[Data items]

= = = = =

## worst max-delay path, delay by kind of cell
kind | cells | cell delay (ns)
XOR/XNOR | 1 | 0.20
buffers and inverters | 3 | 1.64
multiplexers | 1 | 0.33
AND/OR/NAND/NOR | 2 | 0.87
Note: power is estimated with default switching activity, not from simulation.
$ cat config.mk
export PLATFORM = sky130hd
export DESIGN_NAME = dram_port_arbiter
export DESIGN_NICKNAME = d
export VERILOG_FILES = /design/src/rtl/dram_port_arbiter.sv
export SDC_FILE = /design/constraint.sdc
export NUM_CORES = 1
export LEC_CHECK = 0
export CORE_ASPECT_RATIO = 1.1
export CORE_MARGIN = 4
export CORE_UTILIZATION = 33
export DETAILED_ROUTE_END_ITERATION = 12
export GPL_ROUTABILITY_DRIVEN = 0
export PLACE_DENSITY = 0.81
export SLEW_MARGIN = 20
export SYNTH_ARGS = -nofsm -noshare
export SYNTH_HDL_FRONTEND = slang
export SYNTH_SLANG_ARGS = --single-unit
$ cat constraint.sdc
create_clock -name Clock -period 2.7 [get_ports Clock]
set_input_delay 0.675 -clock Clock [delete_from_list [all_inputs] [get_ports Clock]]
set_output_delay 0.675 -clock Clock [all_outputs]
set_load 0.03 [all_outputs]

= = = = =

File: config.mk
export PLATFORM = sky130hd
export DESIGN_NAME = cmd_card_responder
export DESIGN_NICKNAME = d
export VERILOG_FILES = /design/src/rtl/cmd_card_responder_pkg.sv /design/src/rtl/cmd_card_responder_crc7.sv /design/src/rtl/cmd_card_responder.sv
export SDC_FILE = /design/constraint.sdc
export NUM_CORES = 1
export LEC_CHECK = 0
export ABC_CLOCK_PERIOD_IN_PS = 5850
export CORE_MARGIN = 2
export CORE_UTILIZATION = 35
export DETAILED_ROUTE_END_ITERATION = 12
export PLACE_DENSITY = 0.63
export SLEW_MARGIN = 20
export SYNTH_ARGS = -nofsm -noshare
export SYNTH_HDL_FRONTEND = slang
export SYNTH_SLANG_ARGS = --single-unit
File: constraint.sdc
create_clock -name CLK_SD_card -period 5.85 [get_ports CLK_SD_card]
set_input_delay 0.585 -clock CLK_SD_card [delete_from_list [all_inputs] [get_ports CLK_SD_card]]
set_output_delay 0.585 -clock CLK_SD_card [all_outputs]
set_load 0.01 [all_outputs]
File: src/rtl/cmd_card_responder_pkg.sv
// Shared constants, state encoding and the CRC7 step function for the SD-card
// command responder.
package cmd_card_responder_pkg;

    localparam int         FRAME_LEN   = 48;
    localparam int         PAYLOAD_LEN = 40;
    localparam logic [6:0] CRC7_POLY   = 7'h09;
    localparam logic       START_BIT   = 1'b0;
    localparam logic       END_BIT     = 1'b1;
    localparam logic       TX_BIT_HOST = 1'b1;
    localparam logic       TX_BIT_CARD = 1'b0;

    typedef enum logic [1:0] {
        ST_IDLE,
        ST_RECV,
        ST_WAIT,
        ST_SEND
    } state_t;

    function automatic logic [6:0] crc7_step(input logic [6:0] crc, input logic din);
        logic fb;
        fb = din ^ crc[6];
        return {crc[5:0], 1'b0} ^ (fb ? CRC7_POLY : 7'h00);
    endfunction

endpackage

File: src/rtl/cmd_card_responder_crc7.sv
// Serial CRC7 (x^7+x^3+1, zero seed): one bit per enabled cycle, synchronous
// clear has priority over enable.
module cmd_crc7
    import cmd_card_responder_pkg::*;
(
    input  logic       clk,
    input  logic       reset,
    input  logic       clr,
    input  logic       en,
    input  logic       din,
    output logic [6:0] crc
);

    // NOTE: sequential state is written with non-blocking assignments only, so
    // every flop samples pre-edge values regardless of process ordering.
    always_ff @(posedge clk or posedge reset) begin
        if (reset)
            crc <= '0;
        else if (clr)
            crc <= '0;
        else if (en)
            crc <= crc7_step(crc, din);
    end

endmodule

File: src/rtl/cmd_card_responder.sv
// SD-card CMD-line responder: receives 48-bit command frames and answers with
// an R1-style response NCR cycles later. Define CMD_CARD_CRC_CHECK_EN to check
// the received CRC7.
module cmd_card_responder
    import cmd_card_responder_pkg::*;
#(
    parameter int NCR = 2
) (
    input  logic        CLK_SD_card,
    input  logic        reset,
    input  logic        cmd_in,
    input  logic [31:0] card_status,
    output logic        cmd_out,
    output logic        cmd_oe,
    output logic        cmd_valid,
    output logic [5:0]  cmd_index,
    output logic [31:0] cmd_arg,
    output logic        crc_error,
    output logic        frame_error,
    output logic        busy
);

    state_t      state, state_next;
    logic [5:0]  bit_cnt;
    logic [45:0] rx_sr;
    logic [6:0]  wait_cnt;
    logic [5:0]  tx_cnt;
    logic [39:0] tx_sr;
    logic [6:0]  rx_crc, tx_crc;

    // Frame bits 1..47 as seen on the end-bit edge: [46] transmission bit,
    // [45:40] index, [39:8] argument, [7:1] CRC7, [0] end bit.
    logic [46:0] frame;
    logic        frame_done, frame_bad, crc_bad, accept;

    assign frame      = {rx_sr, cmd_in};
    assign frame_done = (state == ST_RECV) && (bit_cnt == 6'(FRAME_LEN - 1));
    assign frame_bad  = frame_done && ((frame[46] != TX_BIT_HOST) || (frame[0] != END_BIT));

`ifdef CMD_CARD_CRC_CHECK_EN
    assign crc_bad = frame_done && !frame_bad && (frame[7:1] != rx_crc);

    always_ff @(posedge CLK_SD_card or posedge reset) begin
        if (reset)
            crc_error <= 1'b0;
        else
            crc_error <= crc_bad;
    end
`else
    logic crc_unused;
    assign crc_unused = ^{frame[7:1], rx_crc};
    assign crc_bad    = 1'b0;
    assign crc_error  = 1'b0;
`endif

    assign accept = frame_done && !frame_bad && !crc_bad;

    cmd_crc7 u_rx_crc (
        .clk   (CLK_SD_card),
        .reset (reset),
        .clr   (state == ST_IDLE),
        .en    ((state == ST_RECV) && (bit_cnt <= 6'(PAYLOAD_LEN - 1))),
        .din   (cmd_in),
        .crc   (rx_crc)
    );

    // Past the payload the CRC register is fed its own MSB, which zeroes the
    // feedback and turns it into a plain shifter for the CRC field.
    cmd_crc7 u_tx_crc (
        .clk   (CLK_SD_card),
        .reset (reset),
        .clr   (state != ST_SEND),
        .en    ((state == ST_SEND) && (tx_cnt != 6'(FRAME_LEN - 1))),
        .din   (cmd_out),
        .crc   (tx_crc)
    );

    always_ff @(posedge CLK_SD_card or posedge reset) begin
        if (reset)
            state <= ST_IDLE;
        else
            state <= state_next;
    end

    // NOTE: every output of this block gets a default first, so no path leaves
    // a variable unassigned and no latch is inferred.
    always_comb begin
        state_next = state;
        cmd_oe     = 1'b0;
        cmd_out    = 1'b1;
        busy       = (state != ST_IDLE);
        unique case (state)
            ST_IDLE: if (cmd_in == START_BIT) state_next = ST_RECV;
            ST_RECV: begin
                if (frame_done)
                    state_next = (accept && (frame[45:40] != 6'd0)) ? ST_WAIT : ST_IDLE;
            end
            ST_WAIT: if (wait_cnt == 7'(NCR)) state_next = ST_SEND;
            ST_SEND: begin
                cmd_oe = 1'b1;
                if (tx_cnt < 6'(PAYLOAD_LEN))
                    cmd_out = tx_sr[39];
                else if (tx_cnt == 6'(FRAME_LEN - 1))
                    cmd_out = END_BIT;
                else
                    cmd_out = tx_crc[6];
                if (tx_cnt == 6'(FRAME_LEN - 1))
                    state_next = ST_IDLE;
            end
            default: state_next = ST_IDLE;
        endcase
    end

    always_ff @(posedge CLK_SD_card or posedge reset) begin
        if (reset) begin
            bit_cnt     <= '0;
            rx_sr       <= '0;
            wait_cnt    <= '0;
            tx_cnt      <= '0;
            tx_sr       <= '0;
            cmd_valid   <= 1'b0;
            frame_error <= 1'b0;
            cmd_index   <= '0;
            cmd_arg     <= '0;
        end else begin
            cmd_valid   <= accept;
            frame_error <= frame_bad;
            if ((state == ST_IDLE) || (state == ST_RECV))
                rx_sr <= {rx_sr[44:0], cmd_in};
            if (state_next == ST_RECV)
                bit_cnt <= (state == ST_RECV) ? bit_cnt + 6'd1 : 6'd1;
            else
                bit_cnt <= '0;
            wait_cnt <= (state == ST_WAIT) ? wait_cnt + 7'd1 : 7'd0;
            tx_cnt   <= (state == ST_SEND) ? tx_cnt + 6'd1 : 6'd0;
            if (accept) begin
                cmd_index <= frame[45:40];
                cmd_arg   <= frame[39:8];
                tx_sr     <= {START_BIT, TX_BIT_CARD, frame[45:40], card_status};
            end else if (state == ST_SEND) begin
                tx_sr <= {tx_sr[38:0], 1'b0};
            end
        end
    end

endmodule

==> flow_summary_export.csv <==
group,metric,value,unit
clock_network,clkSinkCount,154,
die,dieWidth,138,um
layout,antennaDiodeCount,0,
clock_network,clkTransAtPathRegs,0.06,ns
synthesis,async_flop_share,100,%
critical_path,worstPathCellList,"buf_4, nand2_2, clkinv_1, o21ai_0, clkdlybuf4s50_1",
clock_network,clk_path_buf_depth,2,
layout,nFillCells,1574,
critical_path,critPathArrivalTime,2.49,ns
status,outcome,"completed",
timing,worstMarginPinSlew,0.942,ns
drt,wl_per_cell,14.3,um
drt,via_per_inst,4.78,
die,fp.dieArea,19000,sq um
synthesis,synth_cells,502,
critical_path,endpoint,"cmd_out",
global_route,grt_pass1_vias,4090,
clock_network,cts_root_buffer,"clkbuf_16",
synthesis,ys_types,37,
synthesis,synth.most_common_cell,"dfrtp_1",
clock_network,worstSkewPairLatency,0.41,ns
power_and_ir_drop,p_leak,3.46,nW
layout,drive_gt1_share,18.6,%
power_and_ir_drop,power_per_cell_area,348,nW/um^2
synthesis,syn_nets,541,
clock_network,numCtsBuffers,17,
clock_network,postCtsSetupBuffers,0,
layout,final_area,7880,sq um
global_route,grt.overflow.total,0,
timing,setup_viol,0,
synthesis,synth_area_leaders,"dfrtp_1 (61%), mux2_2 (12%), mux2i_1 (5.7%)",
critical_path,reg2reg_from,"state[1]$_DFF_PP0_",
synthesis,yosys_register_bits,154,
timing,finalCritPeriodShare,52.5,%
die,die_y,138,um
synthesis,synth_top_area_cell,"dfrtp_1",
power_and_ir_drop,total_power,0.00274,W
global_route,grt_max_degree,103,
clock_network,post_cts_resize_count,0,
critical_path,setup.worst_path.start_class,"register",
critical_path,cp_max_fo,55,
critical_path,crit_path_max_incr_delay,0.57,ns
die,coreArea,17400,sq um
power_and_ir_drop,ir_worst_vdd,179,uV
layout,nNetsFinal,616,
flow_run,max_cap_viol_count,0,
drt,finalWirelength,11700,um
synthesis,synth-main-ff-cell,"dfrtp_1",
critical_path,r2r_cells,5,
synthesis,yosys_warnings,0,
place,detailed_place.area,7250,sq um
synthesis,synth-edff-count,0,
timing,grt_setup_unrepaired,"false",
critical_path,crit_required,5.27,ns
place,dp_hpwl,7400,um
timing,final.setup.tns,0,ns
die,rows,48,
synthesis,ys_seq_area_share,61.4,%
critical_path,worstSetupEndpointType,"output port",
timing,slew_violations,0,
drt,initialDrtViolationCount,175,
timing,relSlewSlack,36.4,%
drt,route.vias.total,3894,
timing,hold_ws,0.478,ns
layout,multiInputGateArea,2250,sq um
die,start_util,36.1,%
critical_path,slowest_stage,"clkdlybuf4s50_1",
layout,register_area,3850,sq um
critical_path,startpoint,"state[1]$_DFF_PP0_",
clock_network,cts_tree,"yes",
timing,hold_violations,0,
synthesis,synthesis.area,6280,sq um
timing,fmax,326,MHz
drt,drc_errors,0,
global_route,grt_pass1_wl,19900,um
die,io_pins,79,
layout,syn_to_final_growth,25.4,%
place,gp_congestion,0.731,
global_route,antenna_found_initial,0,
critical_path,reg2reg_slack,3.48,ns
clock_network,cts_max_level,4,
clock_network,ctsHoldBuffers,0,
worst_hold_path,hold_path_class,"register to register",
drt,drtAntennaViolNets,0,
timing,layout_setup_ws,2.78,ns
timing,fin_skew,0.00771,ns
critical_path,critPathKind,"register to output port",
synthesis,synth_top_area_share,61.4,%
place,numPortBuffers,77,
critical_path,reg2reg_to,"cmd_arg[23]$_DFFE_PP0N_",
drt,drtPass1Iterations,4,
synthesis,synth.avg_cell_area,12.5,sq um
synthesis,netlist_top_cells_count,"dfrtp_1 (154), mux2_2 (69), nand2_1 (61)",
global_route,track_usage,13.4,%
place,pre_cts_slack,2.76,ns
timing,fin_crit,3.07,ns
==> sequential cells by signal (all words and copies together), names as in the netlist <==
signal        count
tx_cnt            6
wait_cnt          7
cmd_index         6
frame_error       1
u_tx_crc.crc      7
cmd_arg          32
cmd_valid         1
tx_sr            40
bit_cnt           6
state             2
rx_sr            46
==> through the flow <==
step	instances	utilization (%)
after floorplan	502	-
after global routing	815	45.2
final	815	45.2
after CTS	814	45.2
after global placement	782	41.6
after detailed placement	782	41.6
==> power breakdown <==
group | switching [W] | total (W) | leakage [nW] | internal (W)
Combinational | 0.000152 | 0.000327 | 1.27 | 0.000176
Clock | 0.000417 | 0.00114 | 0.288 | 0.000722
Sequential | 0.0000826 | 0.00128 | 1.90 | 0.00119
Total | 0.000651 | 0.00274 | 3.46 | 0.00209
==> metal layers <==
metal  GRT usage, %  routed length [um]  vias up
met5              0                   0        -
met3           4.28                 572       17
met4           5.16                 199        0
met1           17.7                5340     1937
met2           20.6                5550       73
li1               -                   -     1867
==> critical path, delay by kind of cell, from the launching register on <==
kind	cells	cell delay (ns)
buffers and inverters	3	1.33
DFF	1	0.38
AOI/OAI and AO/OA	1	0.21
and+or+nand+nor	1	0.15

= = = = =

### What to work on
Copy the stretch of the records above that runs from the line with "XOR/XNOR | 1 | 0.20" through the line with "AND/OR/NAND/NOR | 2 | 0.87". Both end lines belong in the copy, and nothing else does.

### Answer below
XOR/XNOR | 1 | 0.20
buffers and inverters | 3 | 1.64
multiplexers | 1 | 0.33
AND/OR/NAND/NOR | 2 | 0.87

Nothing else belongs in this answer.